Aujourd’hui, présent dans toutes les sphères de la société sénégalaise, la gestion de la cité est devenue un véritable casse-tête dans tous les sens du terme tant sur le plan social, économique et spirituel. Ce qui est déplorable, car elle devrait être le fondement d’une société prospère dépourvue de manipulations, de mensonges, d’inégalités, de tromperies et d’autres bassesses. Tout ceci va à l’encontre de principes religieux fondamentaux dont le Sénégal est censé être un porte-étendard en Afrique de l’Ouest avec 94% de musulmans, 5% de chrétiens et 1% de croyances traditionnelles. En plus de ces principes, notre société a hérité de génération en génération de valeurs culturelles et traditionnelles qui exercent leur influence dans les décisions politiques.
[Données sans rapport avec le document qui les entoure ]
<file path="flow/run.sh">
#!/bin/bash
# OpenROAD 26Q1-2900-gdf79404cd8, Yosys 0.63+post, stock flow scripts
make -C /OpenROAD-flow-scripts/flow DESIGN_CONFIG=/design/flow/config.mk WORK_HOME=/design/flow/orfs finish
</file>
<file path="flow/config.mk">
export PLATFORM = sky130hd
export DESIGN_NAME = mipsFull
export DESIGN_NICKNAME = mipsFull
export VERILOG_FILES = /design/flow/design.v
export SDC_FILE = /design/flow/constraint.sdc
export NUM_CORES = 4
export LEC_CHECK = 1
export CORE_UTILIZATION = 40
</file>
<file path="flow/constraint.sdc">
current_design mipsFull

set clk_period 32.2
set clk_io_pct 0.2

create_clock -name clk0 -period $clk_period [get_ports {clk}]

set non_clock_inputs [all_inputs -no_clocks]
set_input_delay [expr $clk_period * $clk_io_pct] -clock clk0 $non_clock_inputs
set_output_delay [expr $clk_period * $clk_io_pct] -clock clk0 [all_outputs]
</file>
<file path="flow/design.v">
module mipsFull(input clk,reset,output[31:0] pc_out, alu_result);
	reg [31:0] PC;
	wire [31:0] pc_next,signExOut;
	wire [31:0] Instruction,WriteData,ReadData1,ReadData2,ALUin,ALUResult,MemoryData;
	wire RegDst,Branch,BranchTest,MemRead,Jump,MemtoReg,MemWrite,ALUSrc,RegWrite,zero;
	wire [1:0] ALUOp;
	wire [3:0] ALUCon;
	wire [4:0] WriteRegister;
	always @(posedge clk or posedge reset)  
	 begin   
		  if(reset)   
			   PC <= 0;  
		  else  
			   PC <= pc_next;  
	 end
	InstructionMemory InstructionMemory1(.ReadAddress(PC),.Instruction(Instruction));
	control control1(.reset(reset),.instruction5(Instruction[31:26]),.RegDst(RegDst),.Branch(Branch),
						.Jump(Jump),.MemRead(MemRead),.MemtoReg(MemtoReg),.ALUOp(ALUOp),
						.MemWrite(MemWrite),.ALUSrc(ALUSrc),.RegWrite(RegWrite),.BranchTest(BranchTest));
	assign WriteRegister=RegDst?Instruction[15:11]:Instruction[20:16];
	Registers registers1(.clk(clk),.ReadRegister1(Instruction[25:21]),.ReadRegister2(Instruction[20:16]),
						.WriteRegister(WriteRegister),.WriteData(WriteData),.ReadData1(ReadData1),
						.ReadData2(ReadData2),.RegWrite(RegWrite),.reset(reset));
	ALUControl ALUControl1(.instruction1(Instruction[5:0]),.ALUop(ALUOp),.ALUCon(ALUCon));
	assign signExOut={{16{1'b0}},Instruction[15:0]};
	mux32 mux32ALU(.D0(ReadData2),.D1(signExOut),.select(ALUSrc),.Out(ALUin));
	ALU ALU1(.A(ReadData1),.B(ALUin),.ALUCon(ALUCon),.Zero(zero),.ALUResult(ALUResult));
	DataMemory DataMemory1(.clk(clk),.Address(ALUResult),.WriteData(ReadData2),.ReadData(MemoryData),
							.MemRead(MemRead),.MemWrite(MemWrite),.reset(reset));
	mux32 mux32DataMem(.D0(ALUResult),.D1(MemoryData),.select(MemtoReg),.Out(WriteData));
	pcModule pcModule1(.Zero(zero),.Branch(Branch),.BranchTest(BranchTest),.Jump(Jump),.PC(PC),.instruction1(signExOut),.instruction6(Instruction[25:0]),.pc_next(pc_next));
	assign pc_out=pc_next;
	assign alu_result=ALUResult;
endmodule 
module ALU(A,B,ALUCon,Zero,ALUResult);
	input [31:0] A,B;
	input [3:0] ALUCon;
	output reg [31:0] ALUResult;
	output reg Zero;
	always@(*)
	begin
		case(ALUCon)
			4'b0010: ALUResult=A+B;
			4'b0110: ALUResult=A-B;
			4'b0000: ALUResult=A & B;
			4'b0001: ALUResult=A | B;
			4'b0111: ALUResult=(A<B);
			4'b0011: ALUResult=~(A | B);
			default: ALUResult=A+B;
		endcase 
		Zero =(ALUResult==0);	
	end
endmodule 
module Registers(clk,ReadRegister1,ReadRegister2,WriteRegister,WriteData,ReadData1,ReadData2,RegWrite,reset);
	input [4:0] ReadRegister1,ReadRegister2,WriteRegister;
	input [31:0] WriteData;
	input RegWrite,reset,clk;
	output [31:0] ReadData1,ReadData2;
	reg [31:0] regBank [8:0];  
	integer i;
	always@ (posedge clk)
	begin
	if(reset) 
		for(i=0;i<9;i=i+1)  
			regBank[i] <= 0;  
    else
    	begin
		if(RegWrite)  
			regBank[WriteRegister]<=WriteData;
		end
	end
	assign ReadData1=regBank[ReadRegister1];  
	assign ReadData2=regBank[ReadRegister2];
endmodule 
module DataMemory(clk,Address,WriteData,ReadData,MemRead,MemWrite,reset);
	input[31:0] Address,WriteData;
	input MemRead,MemWrite,reset,clk;
	output reg [31:0] ReadData;
	integer i;  
	reg [31:0] ram [7:0];  
    wire [2:0] ramAddress = Address[2:0];  
	always@(posedge clk)
	begin
		if(reset)
		begin 
		   	for(i=0;i<8;i=i+1)
		        ram[i] <=0;  
		end
		else 
		begin
			if(MemWrite)
				ram[ramAddress] <= WriteData;  
		end
		ReadData = (MemRead==1'b1) ? ram[ramAddress]:0;  
	end
endmodule
module InstructionMemory(ReadAddress,Instruction);
	input[31:0] ReadAddress;
	output reg [31:0] Instruction;
    reg [31:0] rom [15:0];  
    wire [3:0] romAddress = ReadAddress[5:2];  
      initial
      begin  
		rom[1]=32'hA0210000;
		rom[2]=32'hA0420001;
		rom[3]=32'hA0630000;
		rom[4]=32'hA0840014;
		rom[5]=32'h222820;
		rom[6]=32'hA0410000;
		rom[7]=32'hA0A20000;
		rom[8]=32'hA0630002;
		rom[9]=32'h10640001;
		rom[10]=32'h98000005;
		rom[11]=32'hAC850005;
		rom[12]=32'h85302A;
		rom[13]=32'b00000000000000000000000000000000;
		rom[14]=32'b00000000000000000000000000000000;
		rom[15]=32'b00000000000000000000000000000000;
		rom[0]=32'b00000000000000000000000000000000;  
      end 
	always@(* )
		Instruction<=rom[romAddress]; 
endmodule 
module mux32(D0,D1,select,Out);
	input [31:0]D0,D1;
	input select;
	output reg [31:0] Out;
	always@(*)
		if(select)
			Out<=D1;
		else 
			Out<=D0;
endmodule
module pcModule(input Zero,Branch,BranchTest,Jump,input [31:0]PC,instruction1,
				input[25:0] instruction6,output [31:0]pc_next);
		wire [31:0] pc2,pc3,pc4,pc5,pc;
		wire pc6;
		assign pc4=PC+4;
		assign pc5=pc4+(instruction1<<2);
		assign pc2={pc4[31:28],instruction6[25:0],{2{1'b0}}};
		assign pc6=(BranchTest^Zero) & Branch;
		mux32 m2(pc4,pc5,pc6,pc3);
		mux32 m1(pc3,pc2,Jump,pc_next);
endmodule 
module ALUControl(instruction1,ALUop,ALUCon);
	input [5:0] instruction1;  
	input [1:0]ALUop;	 
	output reg [3:0] ALUCon;  
	wire [7:0] ALUControlIn;  
	assign ALUControlIn = {ALUop,instruction1};
	always@(*)
	begin
		casex(ALUControlIn)
			8'b10100000: ALUCon=4'b0010; 
			8'b10100010: ALUCon=4'b0110; 
			8'b10100100: ALUCon=4'b0000; 
			8'b10100101: ALUCon=4'b0001; 
			8'b10101010: ALUCon=4'b0111; 
			8'b10101111: ALUCon=4'b0011; 
			8'b01xxxxxx: ALUCon=4'b0110; 
			8'b00xxxxxx: ALUCon=4'b0010; 
			default: ALUCon=4'b0010;
		endcase
	end
endmodule 
module control(reset,instruction5,RegDst,Branch,Jump,MemRead,MemtoReg,
				ALUOp,MemWrite,ALUSrc,RegWrite,BranchTest);
	input reset;
	input [5:0] instruction5;
	output reg RegDst,Branch,BranchTest,MemRead,Jump,MemtoReg,MemWrite,ALUSrc,RegWrite;
	output reg [1:0] ALUOp;
	always@(*)
	begin
		if(reset)
		  begin  
				RegDst=0;
				Branch=0;
				Jump=0;
				BranchTest=0;
				MemRead=0;
				MemtoReg=0;
				ALUOp=0;
				MemWrite=0;
				ALUSrc=0;
				RegWrite=0;	 
		  end  
		  else begin  
			  case(instruction5)
				6'b000000:begin	 
					RegDst=1;
					Branch=0;
					Jump=0;
					BranchTest=0;
					MemRead=0;
					MemtoReg=0;
					ALUOp=2'b10;
					MemWrite=0;
					ALUSrc=0;
					RegWrite=1;
				end
				6'b100011:begin	 
					RegDst=0;
					Branch=0;
					Jump=0;
					BranchTest=0;
					MemRead=1;
					MemtoReg=1;
					ALUOp=2'b00;
					MemWrite=0;
					ALUSrc=1;
					RegWrite=1;
				end
				6'b101011:begin	 
					RegDst=0;
					Branch=0;
					Jump=0;
					BranchTest=0;
					MemRead=0;
					MemtoReg=0;
					ALUOp=2'b00;
					MemWrite=1;
					ALUSrc=1;
					RegWrite=0;	
				end
				6'b101000:begin	 
					RegDst=0;
					Branch=0;
					Jump=0;
					BranchTest=0;
					MemRead=0;
					MemtoReg=0;
					ALUOp=2'b00;
					MemWrite=0;
					ALUSrc=1;
					RegWrite=1;	
				end
				6'b100110:begin	 
					RegDst=0;
					Branch=0;
					Jump=1;
					BranchTest=0;
					MemRead=0;
					MemtoReg=0;
					ALUOp=0;
					MemWrite=0;
					ALUSrc=0;
					RegWrite=0;	
				end
				6'b000100:begin	 
					RegDst=0;
					Branch=1;
					Jump=0;
					BranchTest=0;
					MemRead=0;
					MemtoReg=0;
					ALUOp=2'b01;
					MemWrite=0;
					ALUSrc=0;
					RegWrite=0;	
				end
				6'b000110:begin	 
					RegDst=0;
					Branch=1;
					Jump=0;
					BranchTest=1;
					MemRead=0;
					MemtoReg=0;
					ALUOp=2'b01;
					MemWrite=0;
					ALUSrc=0;
					RegWrite=0;	
				end
				default :begin
					RegDst=0;
					Branch=0;
					Jump=0;
					MemRead=0;
					MemtoReg=0;
					ALUOp=0;
					MemWrite=0;
					ALUSrc=0;
					RegWrite=0;
				end
			endcase
		end
	end
endmodule 
</file>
Il ne s’agit pas de poser un débat sur la laïcité ici en sachant que tout le monde est d’accord sur le fait que les pouvoirs religieux, culturels et politiques se sont toujours liés dans la gestion de la cité. Dans cette réflexion, nous souhaitons comprendre le pourquoi du délaissement systématique des bonnes valeurs que nous inculque la religion par les principaux acteurs politiques. De même, il sera question de montrer comment les enseignements de la gestion de la cité par l’islam pourraient apporter des solutions morales et éthiques à ce problème à travers des exemples concrets.Notre société est en perte de vitesse en matière de référence. Et pourtant, nous avons un modèle sur qui s’appuyer tant ses caractéristiques dans tous les sens du terme sont un exemple de réussite spirituelle ultime à travers un génie politique qui a fait ses preuves durant l’établissement de la religion musulmane au 7e siècle. Le prophète Mouhammad SAW est donné en exemple par Allah SWT en ces termes : « En effet, vous avez dans le Messager d’Allah un excellent modèle [à suivre], pour quiconque espère en Allah et au jour dernier et invoque Allah fréquemment. [S33-V21] ».  
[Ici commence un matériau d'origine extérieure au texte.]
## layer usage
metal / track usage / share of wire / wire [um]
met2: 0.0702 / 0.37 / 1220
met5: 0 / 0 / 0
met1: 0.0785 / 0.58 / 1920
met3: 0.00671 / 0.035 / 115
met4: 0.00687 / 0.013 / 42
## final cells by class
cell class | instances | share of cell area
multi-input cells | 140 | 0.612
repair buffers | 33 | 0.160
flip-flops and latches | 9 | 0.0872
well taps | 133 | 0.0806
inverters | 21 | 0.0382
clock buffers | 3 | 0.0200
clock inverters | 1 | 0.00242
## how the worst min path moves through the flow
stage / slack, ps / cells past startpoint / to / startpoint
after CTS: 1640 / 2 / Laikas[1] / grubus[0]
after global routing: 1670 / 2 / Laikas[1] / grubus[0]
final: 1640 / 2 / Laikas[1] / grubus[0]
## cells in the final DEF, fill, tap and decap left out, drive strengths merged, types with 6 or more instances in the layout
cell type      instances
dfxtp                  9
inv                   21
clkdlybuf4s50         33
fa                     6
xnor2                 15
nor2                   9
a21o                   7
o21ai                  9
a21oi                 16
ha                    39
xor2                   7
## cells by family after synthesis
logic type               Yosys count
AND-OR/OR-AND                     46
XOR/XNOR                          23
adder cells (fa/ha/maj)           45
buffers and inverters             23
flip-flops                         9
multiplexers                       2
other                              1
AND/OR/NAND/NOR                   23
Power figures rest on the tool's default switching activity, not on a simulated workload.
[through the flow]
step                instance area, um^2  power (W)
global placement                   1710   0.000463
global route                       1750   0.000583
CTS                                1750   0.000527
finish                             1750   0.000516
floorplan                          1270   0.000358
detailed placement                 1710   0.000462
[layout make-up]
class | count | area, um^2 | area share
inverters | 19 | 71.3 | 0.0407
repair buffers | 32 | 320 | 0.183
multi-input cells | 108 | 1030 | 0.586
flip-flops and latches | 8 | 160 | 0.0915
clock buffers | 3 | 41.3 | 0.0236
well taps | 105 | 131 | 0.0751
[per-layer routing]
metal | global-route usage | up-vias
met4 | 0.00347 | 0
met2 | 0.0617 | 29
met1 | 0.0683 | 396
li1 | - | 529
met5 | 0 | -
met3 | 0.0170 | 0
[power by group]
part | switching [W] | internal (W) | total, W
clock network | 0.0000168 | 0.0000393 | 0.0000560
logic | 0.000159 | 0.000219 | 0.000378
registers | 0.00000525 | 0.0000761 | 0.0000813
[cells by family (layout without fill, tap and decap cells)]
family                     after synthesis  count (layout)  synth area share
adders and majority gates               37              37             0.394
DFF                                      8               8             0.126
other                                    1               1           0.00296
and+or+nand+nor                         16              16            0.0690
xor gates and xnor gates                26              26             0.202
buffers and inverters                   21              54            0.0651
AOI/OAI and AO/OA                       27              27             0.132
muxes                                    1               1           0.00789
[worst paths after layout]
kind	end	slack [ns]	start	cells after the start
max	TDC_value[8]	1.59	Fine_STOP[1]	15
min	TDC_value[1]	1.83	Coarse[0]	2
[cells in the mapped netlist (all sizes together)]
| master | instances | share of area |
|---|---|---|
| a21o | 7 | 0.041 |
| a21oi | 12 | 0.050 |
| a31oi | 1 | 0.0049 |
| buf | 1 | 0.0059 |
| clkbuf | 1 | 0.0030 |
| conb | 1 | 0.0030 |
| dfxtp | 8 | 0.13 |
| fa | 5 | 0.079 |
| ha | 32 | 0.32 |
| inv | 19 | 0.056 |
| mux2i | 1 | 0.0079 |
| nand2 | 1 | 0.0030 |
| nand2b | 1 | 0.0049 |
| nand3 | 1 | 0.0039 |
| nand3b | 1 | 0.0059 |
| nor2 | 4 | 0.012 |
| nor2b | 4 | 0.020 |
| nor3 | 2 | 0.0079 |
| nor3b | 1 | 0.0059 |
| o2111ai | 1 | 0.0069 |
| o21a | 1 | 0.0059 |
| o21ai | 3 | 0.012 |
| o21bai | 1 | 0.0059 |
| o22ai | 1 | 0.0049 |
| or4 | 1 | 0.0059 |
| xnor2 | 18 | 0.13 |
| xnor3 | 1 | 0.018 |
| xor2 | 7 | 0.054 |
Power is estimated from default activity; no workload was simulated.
`flow/run.sh`:
```
#!/bin/bash
# OpenROAD 26Q1-2900-gdf79404cd8, Yosys 0.63+post, stock flow scripts
make -C /OpenROAD-flow-scripts/flow DESIGN_CONFIG=/design/flow/config.mk WORK_HOME=/design/flow/orfs finish
```
`flow/config.mk`:
```
export PLATFORM = sky130hd
export DESIGN_NAME = Counter
export DESIGN_NICKNAME = Counter
export VERILOG_FILES = /design/flow/design.v
export SDC_FILE = /design/flow/constraint.sdc
export NUM_CORES = 4
export LEC_CHECK = 1
export CORE_AREA = 10 10 75 75
export DIE_AREA = 0 0 85 85
```
`flow/constraint.sdc`:
```
current_design Counter

set clk_period 2.8
set clk_io_pct 0.2

create_clock -name clk0 -period $clk_period [get_ports {clk}]

set non_clock_inputs [all_inputs -no_clocks]
set_input_delay [expr $clk_period * $clk_io_pct] -clock clk0 $non_clock_inputs
set_output_delay [expr $clk_period * $clk_io_pct] -clock clk0 [all_outputs]
```
`flow/design.v`:
```
module Counter(gate,clk,clear,Q,OW);
parameter size=8;
input gate,clk,clear;
output reg [size-1:0] Q;
output reg OW;
always @(posedge clk or posedge clear) begin
 if (clear) begin
 Q<=0; 
 OW<=0;
 end
 else if (gate==1) begin 
 if (Q==(2**size)-1) begin
 OW<=1; end
 else begin Q<=Q+1; 
 end
end
end
endmodule 
```
==> out/qor.log <==
qor: outcome.run_status finished clean
qor: final_timing.max_slew_margin 76.7%
qor: critical_path.crit_slowest_cell sky130_fd_sc_hd__clkdlybuf4s50_1
qor: yosys.largest_type_area_fraction 50.3%
qor: final_timing.timing.setup.tns 0 ns
qor: placed_design.portBuffers 11
qor: yosys.synth-cells-yosys 42
qor: placed_design.place.detailed.instances 103
qor: critical_path.timing.critical_path.to_type output pin
qor: cells_and_area.final.fill_count 439
qor: cells_and_area.finalInstanceArea 666 um2
qor: power_and_ir_drop.vdd_drop_max 0.000161 V
qor: grt.number_of_antenna_violations_at_the_first_check_in_global_routing 0
qor: route.vias 373
qor: clock_network.clock.latency.late_pin 0.23 ns
qor: floorplan.floorplan.io_pins 12
qor: grt.global_route_total_overflow 0
qor: critical_path.path_max_fanout 8
qor: grt.grt_max_degree 10
qor: clock_network.htree_levels 1
qor: final_timing.setup_viol_count_final 0
qor: critical_path.timing.critical_path.from_type flop
qor: route.dr.first_iter.drc_count 16
qor: final_timing.min_period_over_period 63.8%
qor: yosys.synth_sequential_area_ratio 50.3%
qor: final_timing.min_period 1.79 ns
qor: cells_and_area.syn2layout_area_growth 48.6%
qor: placed_design.placement.cell_area 621 um2
qor: critical_path.slowest_delay 0.52 ns
qor: yosys.yosysChipArea 448 um2
qor: route.ant_nets 0
qor: route.average_via_count_per_standard_cell 3.49
qor: clock_network.cts.root.buffer_cell sky130_fd_sc_hd__clkbuf_8
qor: power_and_ir_drop.p_leak 0.000256 uW
qor: route.detail_route.drc_violations 0
qor: clock_network.cts_buffer_depth 2
qor: final_timing.final_number_of_max_transition_violations 0
qor: critical_path.timing.setup.critical_path_class flop to output pin
qor: route.wl_per_cell 9.96 um
qor: critical_path.critical_path.cell_chain clkdlybuf4s50_1
qor: final_timing.rsz0062_at_grt false
qor: floorplan.design.die.area 7230 um2
qor: yosys.ys_top_cells_by_area sky130_fd_sc_hd__dfrtp_1 50%, sky130_fd_sc_hd__mux2_2 5.0%, sky130_fd_sc_hd__nand4_1 4.2%
qor: floorplan.std_cell_rows 23
qor: yosys.synth_flops 9
qor: placed_design.hpwl_after_dpl 815 um
qor: clock_network.post_cts_setup_buffer_count 0
qor: floorplan.die_x 85 um
qor: final_timing.max_clock_freq 559 MHz
qor: clock_network.number_of_buffers_added_by_the_clock_tree_synthesis_step 3
qor: critical_path.worst-endpoint-arrival 1.23 ns
qor: job.warnings 25
qor: critical_path.timing.critical_path.required 2.24 ns
qor: cells_and_area.drive_gt1_share 15.8%
qor: yosys.enable_flop_cells 0
qor: yosys.yosys.area.top_type sky130_fd_sc_hd__dfrtp_1
qor: clock_network.cts-hold-fix-buffers 0
qor: final_timing.hold_violations 0
qor: floorplan.core_util_floorplan 11.0%
qor: route.drt_wl_total 1.07 mm
qor: grt.first_global_vias 359
qor: route.route.antenna.diode_count 0
qor: floorplan.die_h 85 um
qor: power_and_ir_drop.pwr_density_cell 962 nW/um2
qor: yosys.yosysWarnings 1
qor: final_timing.fin_skew 0.000711 ns
qor: yosys.yosys_most_used_dff sky130_fd_sc_hd__dfrtp_1
qor: clock_network.quantity_of_gates_resized_following_cts 0
qor: yosys.synth_async_sr_flop_share 100%
qor: final_timing.tightest_slew 0.349 ns
qor: min_path.worst_hold_path_type flop to flop
qor: yosys.post_synthesis_cell_count 42
qor: yosys.top_cell sky130_fd_sc_hd__dfrtp_1
qor: job.max_cap_viol_count 0
qor: yosys.synth.lib_cells_used.distinct 21
qor: clock_network.tritoncts built
qor: cells_and_area.final_core_util 16.4%
qor: clock_network.cts_sinks 9
qor: grt.globalRouteTotalUtil 2.88%
qor: critical_path.critical_path.top_delay_family buffers and inverters
qor: yosys.synth_area_per_cell 10.7 um2
qor: clock_network.clk_pin_slew 0.04 ns
qor: yosys.synth.cell_area 448 um2
qor: critical_path.path_buffers 1
qor: grt.grt_pass1_wl 1.71 mm
qor: placed_design.gpl.final_weighted_congestion 0.897
qor: cells_and_area.final-instance-count-excl-fill 107
qor: route.detail_route.first_pass.iterations 4
qor: floorplan.core_region_area 4060 um2
## metrics by stage
| step | setup slack, ns | hold WS [ns] | total power, uW |
|---|---|---|---|
| after floorplan | 1.41 | 0.388 | 349 |
| after global placement | 0.880 | 0.479 | 497 |
| after detailed placement | 0.864 | 0.472 | 496 |
| after CTS | 1.01 | 0.491 | 651 |
| after global routing | 0.957 | 0.504 | 699 |
| final | 1.01 | 0.480 | 640 |
## registers in the layout (all words and copies together) (netlist names)
register,count
Q,8
OW,1
## logic make-up (layout without fill, tap and decap cells)
family,Yosys count,in the layout,synth area share (%)
xor gates and xnor gates,2,2,3.91
buffers and inverters,3,18,2.51
DFF,9,9,50.3
adders and majority gates,1,1,2.79
AOI/OAI and AO/OA,9,9,13.7
and+or+nand+nor,15,15,19.3
muxes,3,3,7.54
## path summary, 6_finish.rpt
| kind | cells past startpoint | end | slack, ns | from |
|---|---|---|---|---|
| max in group asynchronous | 2 | Q[4] | 1.94 | clear |
| max | 1 | Q[2] | 1.01 | Q[2] |
| min reg2reg | 1 | OW | 0.48 | OW |
| min in group asynchronous | 2 | Q[7] | 0.60 | clear |
| max reg2reg | 4 | Q[1] | 1.24 | Q[0] |
| min | 1 | OW | 0.48 | OW |
## layout by cell type, fill, tap and decap left out
| master | netlist | final |
|---|---|---|
| sky130_fd_sc_hd__a21oi_1 | 3 | 3 |
| sky130_fd_sc_hd__clkdlybuf4s50_1 | 0 | 11 |
| sky130_fd_sc_hd__nor2_1 | 2 | 2 |
| sky130_fd_sc_hd__nor3_1 | 1 | 1 |
| sky130_fd_sc_hd__inv_1 | 3 | 3 |
| sky130_fd_sc_hd__a2111oi_2 | 1 | 1 |
| sky130_fd_sc_hd__mux2_2 | 2 | 2 |
| sky130_fd_sc_hd__nand4_2 | 1 | 1 |
| sky130_fd_sc_hd__dfrtp_1 | 9 | 9 |
| sky130_fd_sc_hd__and3_1 | 1 | 1 |
| sky130_fd_sc_hd__nand3_1 | 3 | 3 |
| sky130_fd_sc_hd__mux2_1 | 1 | 1 |
| sky130_fd_sc_hd__o21bai_1 | 1 | 1 |
| sky130_fd_sc_hd__clkbuf_1 | 0 | 1 |
| sky130_fd_sc_hd__and3_2 | 1 | 1 |
| sky130_fd_sc_hd__nor2b_1 | 1 | 1 |
| sky130_fd_sc_hd__o21ai_0 | 3 | 3 |
| sky130_fd_sc_hd__xor2_1 | 1 | 1 |
| sky130_fd_sc_hd__nand2_1 | 2 | 2 |
| sky130_fd_sc_hd__o21ai_2 | 1 | 1 |
| sky130_fd_sc_hd__ha_1 | 1 | 1 |
| sky130_fd_sc_hd__xnor2_1 | 1 | 1 |
| sky130_fd_sc_hd__nand4_1 | 3 | 3 |
| sky130_fd_sc_hd__clkbuf_8 | 0 | 3 |
## layout make-up
| class | count | area [um2] | area share (%) |
|---|---|---|---|
| timing repair buffer | 11 | 110 | 16.5 |
| inverter | 3 | 11.3 | 1.69 |
| multi-input combinational | 30 | 211 | 31.8 |
| clock buffer | 4 | 45.0 | 6.77 |
| sequential | 9 | 225 | 33.8 |
| tap | 50 | 62.6 | 9.40 |
## where the power goes
group / switching (uW) / leakage [uW] / internal (uW)
registers: 84.4 / 0.000106 / 184
logic: 74.7 / 0.000127 / 150
clock network: 48.1 / 0.0000228 / 98.9
## layer usage
metal / global-route usage, % / vias to the layer above / wire length [um]
met2: 3.61 / 8 / 440
li1: - / 184 / -
met3: 2.02 / 2 / 111
met4: 0.898 / 0 / 17
met5: 0 / - / 0
met1: 3.77 / 179 / 498
Power figures rest on the tool's default switching activity, not on a simulated workload.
Avant toute chose, il est important de situer le langage politique de l’islam. Les versets mecquois ont plutôt des orientations eschatologiques comparées aux versets médinois qui eux ont des orientations plutôt normatives donc plus enclins à avoir des liens avec des aspects stratégiques et politiques. Nous parlons ici de paix, de stabilité, d’harmonie, de cohésion sociale, de bons comportements et d’entraide. Il faut souligner aussi que ce sont des combinaisons d’actions successives qui pourraient laisser envisager ou non de la nature politique de telles actions. Pour faire référence à la politique, le terme siyâssa est souvent employé. Ce mot a été utilisé à l’origine dans les sociétés bédouines pour désigner l’art de dompter les chevaux ou les chameaux et s’est transformé en art de gérer les affaires ou une communauté avec le temps. Il est important de souligner qu’on ne trouve aucune trace de ce mot dans le coran.Une politique basée sur l’ouverture d’esprit et la coopération.
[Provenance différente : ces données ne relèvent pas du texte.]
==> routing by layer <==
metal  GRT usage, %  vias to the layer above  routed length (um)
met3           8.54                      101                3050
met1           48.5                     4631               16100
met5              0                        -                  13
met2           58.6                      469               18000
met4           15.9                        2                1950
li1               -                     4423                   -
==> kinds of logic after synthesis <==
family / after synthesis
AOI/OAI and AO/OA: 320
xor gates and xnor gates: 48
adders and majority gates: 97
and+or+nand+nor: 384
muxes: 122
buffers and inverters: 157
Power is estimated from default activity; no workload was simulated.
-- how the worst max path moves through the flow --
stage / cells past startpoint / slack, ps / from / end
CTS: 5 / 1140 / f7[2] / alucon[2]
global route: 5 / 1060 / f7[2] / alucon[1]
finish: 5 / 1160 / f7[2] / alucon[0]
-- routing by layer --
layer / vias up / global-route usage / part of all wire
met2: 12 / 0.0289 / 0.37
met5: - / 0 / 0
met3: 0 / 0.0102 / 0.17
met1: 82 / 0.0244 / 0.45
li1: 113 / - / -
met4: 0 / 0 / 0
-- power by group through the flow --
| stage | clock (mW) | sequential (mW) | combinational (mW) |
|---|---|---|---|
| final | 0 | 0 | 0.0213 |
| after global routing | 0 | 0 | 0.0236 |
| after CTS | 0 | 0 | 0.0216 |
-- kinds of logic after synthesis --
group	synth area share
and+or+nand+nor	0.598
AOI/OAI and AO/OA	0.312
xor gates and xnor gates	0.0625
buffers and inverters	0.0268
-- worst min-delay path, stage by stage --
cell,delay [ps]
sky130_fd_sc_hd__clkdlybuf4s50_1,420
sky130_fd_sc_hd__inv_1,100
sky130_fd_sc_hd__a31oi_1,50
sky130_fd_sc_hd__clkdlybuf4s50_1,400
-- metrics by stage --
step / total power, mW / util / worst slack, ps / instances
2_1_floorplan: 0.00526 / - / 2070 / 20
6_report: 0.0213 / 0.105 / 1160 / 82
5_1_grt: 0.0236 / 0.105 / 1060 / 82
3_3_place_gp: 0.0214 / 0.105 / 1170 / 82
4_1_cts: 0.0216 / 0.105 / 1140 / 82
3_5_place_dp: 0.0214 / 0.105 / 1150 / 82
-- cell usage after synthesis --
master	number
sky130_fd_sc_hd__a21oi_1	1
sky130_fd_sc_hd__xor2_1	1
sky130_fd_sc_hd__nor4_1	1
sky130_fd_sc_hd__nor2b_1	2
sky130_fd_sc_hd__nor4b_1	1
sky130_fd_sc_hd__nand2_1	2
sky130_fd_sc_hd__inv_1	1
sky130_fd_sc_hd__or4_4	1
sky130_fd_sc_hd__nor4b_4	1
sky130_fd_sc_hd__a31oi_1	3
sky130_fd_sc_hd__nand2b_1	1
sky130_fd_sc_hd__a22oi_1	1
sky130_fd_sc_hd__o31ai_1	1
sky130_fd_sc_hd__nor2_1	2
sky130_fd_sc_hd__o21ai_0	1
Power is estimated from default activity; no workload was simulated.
Le prophète Mouhammad a dû mettre en place des stratégies politiques dès les premières années de l’établissement de la religion musulmane. En effet, les débuts de l’islam furent sombres, voire chaotiques, à cause d’une persécution jalonnée de tortures infligées aux premiers musulmans et aux nouveaux convertis. Ces exactions étaient perpétrées par les puissantes familles de la Mecque dont celle du prophète Mouhammad elle-même, les Quraysh ne pouvant guère accepter cette nouvelle religion qui allait sans doute bouleverser leur mode de vie et de pensée. Les atteintes portées contre la personne du prophète Mouhammad et ses compagnons devenaient de plus en plus virulentes (insultes, moqueries, humiliations, traîtrise, persiflages, perfidies, etc.). Mouhammad, voyant sa situation et celle des premiers musulmans se dégrader sous l’emprise des menaces incessantes de ses ennemis vers 615, leur demanda d’émigrer vers la terre d’Abyssinie (Éthiopie actuelle) jusqu’à ce qu’Allah leur apporte un soulagement. À l’époque, le roi d’Abyssinie ou An-Najashi (Négus), était un homme sage, honnête et juste avec des convictions religieuses (christianisme) très profondes. Une fois sur place, les premiers immigrés musulmans et les émissaires mecquois eurent droit à un jugement devant le Négus.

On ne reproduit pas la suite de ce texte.